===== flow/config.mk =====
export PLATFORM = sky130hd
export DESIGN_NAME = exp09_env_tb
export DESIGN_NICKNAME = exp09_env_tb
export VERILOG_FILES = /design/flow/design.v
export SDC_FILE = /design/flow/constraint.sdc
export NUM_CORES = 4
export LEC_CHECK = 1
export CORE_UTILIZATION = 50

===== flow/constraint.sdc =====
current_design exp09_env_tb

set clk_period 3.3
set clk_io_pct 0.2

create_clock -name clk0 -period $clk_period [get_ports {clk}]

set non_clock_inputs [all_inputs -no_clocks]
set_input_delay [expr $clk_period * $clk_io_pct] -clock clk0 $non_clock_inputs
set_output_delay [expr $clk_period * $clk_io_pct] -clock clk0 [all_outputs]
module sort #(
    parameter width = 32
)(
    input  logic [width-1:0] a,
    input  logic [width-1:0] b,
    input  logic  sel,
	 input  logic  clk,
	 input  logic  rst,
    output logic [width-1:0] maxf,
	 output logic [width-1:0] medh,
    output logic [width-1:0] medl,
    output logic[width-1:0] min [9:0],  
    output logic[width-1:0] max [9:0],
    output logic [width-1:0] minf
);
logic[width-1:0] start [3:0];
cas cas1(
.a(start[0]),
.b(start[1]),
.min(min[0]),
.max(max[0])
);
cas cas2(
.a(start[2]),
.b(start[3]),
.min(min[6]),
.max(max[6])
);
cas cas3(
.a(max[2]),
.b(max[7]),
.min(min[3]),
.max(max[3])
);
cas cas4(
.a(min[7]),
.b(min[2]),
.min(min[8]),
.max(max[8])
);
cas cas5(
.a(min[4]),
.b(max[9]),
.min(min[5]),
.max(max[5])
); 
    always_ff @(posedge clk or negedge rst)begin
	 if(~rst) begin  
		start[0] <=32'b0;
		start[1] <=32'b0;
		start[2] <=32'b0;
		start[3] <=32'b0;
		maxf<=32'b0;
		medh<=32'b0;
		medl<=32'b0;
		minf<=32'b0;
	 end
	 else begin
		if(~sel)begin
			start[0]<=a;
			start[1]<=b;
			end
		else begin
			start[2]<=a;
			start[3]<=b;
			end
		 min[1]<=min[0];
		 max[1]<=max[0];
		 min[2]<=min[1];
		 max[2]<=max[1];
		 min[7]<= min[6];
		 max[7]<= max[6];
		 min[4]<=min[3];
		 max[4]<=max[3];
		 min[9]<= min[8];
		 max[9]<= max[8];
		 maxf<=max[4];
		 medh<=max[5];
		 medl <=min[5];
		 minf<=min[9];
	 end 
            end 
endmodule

● ● ●

Above are records; count the lines among them that include the word "export", and give only the number.

8